_TASK REQUIREMENTS_
Below are some records; output exactly the lines from the line with "235 | 7760 |" to the line with "module / cells inside / copies in the design", both ends kept, and nothing more.

::::::::

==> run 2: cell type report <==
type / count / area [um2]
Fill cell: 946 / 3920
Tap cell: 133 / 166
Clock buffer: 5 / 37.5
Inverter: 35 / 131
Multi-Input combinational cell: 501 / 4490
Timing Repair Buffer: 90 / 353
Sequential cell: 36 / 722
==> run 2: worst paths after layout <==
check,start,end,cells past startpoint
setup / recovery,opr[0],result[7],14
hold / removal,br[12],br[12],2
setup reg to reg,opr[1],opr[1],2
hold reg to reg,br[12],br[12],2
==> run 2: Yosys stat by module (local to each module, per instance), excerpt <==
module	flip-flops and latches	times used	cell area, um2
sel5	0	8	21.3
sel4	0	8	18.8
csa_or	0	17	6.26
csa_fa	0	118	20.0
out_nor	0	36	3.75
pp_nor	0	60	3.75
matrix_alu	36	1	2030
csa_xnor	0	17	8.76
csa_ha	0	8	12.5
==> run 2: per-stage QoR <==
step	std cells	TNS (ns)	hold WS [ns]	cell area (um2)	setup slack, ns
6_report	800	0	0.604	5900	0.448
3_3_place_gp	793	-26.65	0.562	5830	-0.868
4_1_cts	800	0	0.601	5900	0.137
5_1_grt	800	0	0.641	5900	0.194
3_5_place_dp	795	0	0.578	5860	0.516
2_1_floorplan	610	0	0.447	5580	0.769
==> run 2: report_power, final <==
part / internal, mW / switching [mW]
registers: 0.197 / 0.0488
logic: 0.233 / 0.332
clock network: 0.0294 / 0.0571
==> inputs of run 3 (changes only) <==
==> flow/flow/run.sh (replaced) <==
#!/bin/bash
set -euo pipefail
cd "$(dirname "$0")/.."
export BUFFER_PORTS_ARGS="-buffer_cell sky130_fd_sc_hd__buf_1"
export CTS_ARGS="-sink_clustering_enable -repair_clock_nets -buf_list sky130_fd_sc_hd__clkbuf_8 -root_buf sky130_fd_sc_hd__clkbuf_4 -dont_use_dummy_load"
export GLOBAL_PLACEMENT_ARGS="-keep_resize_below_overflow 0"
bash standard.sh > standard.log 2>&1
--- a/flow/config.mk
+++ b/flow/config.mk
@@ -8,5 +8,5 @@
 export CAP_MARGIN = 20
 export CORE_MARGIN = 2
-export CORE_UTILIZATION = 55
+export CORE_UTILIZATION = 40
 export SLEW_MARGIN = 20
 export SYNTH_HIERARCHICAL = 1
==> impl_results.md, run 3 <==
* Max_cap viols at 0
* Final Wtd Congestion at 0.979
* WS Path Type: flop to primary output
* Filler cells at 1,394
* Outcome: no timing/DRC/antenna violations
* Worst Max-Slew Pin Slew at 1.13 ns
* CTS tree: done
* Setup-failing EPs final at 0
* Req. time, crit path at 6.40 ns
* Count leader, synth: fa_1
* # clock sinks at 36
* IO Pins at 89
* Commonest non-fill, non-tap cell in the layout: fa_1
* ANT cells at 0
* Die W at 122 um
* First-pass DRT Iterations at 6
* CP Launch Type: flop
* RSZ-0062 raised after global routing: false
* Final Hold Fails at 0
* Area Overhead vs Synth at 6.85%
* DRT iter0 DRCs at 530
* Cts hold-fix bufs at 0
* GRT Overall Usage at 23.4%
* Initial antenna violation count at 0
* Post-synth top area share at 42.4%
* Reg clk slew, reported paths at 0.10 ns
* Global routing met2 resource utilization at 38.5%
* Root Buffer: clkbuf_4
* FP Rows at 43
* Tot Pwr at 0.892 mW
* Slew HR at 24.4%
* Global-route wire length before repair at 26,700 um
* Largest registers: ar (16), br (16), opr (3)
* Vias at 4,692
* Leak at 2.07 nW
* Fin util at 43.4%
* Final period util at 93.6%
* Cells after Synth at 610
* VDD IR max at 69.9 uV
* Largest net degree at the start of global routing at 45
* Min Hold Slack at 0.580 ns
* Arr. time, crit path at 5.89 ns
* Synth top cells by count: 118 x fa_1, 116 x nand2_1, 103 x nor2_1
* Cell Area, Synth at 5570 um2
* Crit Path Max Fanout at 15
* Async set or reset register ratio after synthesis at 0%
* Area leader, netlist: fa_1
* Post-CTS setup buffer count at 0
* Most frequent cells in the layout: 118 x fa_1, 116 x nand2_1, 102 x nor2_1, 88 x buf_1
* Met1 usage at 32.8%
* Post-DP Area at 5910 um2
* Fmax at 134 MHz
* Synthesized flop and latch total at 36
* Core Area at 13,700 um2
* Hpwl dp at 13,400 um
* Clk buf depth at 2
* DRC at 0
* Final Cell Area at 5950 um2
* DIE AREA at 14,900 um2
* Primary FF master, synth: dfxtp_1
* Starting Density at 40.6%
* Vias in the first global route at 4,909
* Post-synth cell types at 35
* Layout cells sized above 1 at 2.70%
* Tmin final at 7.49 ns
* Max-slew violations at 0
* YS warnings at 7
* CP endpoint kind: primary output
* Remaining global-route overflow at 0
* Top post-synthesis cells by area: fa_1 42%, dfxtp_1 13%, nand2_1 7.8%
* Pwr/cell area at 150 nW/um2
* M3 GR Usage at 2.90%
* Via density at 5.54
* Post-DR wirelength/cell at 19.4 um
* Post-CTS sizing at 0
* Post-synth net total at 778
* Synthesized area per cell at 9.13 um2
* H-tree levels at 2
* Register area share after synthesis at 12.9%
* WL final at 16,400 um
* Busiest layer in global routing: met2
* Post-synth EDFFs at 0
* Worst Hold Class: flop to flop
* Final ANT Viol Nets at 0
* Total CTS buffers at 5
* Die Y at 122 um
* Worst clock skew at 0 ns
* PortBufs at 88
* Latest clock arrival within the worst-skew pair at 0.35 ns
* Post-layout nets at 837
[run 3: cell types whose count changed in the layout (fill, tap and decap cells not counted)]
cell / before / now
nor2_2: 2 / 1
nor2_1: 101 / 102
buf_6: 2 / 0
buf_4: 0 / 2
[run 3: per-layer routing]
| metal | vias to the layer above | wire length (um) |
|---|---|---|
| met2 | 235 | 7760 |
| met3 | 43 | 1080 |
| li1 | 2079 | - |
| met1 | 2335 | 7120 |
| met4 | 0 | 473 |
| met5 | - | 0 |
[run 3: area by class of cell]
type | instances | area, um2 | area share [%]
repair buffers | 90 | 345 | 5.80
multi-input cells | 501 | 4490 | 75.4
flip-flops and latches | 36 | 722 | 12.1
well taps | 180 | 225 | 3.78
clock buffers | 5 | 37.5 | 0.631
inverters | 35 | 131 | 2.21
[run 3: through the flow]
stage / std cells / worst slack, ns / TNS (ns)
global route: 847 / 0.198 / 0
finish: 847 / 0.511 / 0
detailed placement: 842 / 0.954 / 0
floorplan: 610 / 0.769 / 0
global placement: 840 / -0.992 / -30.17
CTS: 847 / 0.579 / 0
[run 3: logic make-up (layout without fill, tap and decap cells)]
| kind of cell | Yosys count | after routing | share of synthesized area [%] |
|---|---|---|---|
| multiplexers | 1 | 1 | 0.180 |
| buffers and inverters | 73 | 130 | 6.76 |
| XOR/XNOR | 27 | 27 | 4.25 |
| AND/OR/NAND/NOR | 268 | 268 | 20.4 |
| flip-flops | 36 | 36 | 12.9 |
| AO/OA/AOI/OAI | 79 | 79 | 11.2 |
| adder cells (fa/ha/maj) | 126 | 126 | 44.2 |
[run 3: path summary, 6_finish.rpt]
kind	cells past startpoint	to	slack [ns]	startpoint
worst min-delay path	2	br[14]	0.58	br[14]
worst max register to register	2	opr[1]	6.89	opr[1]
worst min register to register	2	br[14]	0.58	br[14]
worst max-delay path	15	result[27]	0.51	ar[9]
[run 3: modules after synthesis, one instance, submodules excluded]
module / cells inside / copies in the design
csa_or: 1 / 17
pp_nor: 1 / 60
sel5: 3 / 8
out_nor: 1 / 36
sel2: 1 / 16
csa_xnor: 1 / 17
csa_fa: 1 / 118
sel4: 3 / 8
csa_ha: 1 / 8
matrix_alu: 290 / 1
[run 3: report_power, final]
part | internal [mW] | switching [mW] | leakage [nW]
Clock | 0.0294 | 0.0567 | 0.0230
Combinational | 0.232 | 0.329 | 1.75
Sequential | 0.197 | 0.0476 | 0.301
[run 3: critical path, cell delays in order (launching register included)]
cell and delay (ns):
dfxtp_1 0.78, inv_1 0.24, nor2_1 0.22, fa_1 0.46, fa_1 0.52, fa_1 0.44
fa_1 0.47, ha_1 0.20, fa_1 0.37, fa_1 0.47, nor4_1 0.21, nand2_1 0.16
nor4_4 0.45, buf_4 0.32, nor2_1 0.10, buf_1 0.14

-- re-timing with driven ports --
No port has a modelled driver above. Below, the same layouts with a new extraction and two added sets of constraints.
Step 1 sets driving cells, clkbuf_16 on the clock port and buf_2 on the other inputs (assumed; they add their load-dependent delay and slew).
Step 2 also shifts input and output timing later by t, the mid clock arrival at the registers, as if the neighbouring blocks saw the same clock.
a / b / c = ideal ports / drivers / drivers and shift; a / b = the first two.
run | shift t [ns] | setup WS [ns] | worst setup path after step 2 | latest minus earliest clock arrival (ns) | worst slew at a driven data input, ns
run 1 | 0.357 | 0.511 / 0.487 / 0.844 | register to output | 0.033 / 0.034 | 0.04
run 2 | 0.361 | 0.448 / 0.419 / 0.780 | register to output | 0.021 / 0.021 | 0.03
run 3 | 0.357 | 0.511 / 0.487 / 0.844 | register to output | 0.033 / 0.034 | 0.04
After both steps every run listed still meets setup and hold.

::::::::

_REPLY TO THE EXERCISE_
| met2 | 235 | 7760 |
| met3 | 43 | 1080 |
| li1 | 2079 | - |
| met1 | 2335 | 7120 |
| met4 | 0 | 473 |
| met5 | - | 0 |
[run 3: area by class of cell]
type | instances | area, um2 | area share [%]
repair buffers | 90 | 345 | 5.80
multi-input cells | 501 | 4490 | 75.4
flip-flops and latches | 36 | 722 | 12.1
well taps | 180 | 225 | 3.78
clock buffers | 5 | 37.5 | 0.631
inverters | 35 | 131 | 2.21
[run 3: through the flow]
stage / std cells / worst slack, ns / TNS (ns)
global route: 847 / 0.198 / 0
finish: 847 / 0.511 / 0
detailed placement: 842 / 0.954 / 0
floorplan: 610 / 0.769 / 0
global placement: 840 / -0.992 / -30.17
CTS: 847 / 0.579 / 0
[run 3: logic make-up (layout without fill, tap and decap cells)]
| kind of cell | Yosys count | after routing | share of synthesized area [%] |
|---|---|---|---|
| multiplexers | 1 | 1 | 0.180 |
| buffers and inverters | 73 | 130 | 6.76 |
| XOR/XNOR | 27 | 27 | 4.25 |
| AND/OR/NAND/NOR | 268 | 268 | 20.4 |
| flip-flops | 36 | 36 | 12.9 |
| AO/OA/AOI/OAI | 79 | 79 | 11.2 |
| adder cells (fa/ha/maj) | 126 | 126 | 44.2 |
[run 3: path summary, 6_finish.rpt]
kind	cells past startpoint	to	slack [ns]	startpoint
worst min-delay path	2	br[14]	0.58	br[14]
worst max register to register	2	opr[1]	6.89	opr[1]
worst min register to register	2	br[14]	0.58	br[14]
worst max-delay path	15	result[27]	0.51	ar[9]
[run 3: modules after synthesis, one instance, submodules excluded]
module / cells inside / copies in the design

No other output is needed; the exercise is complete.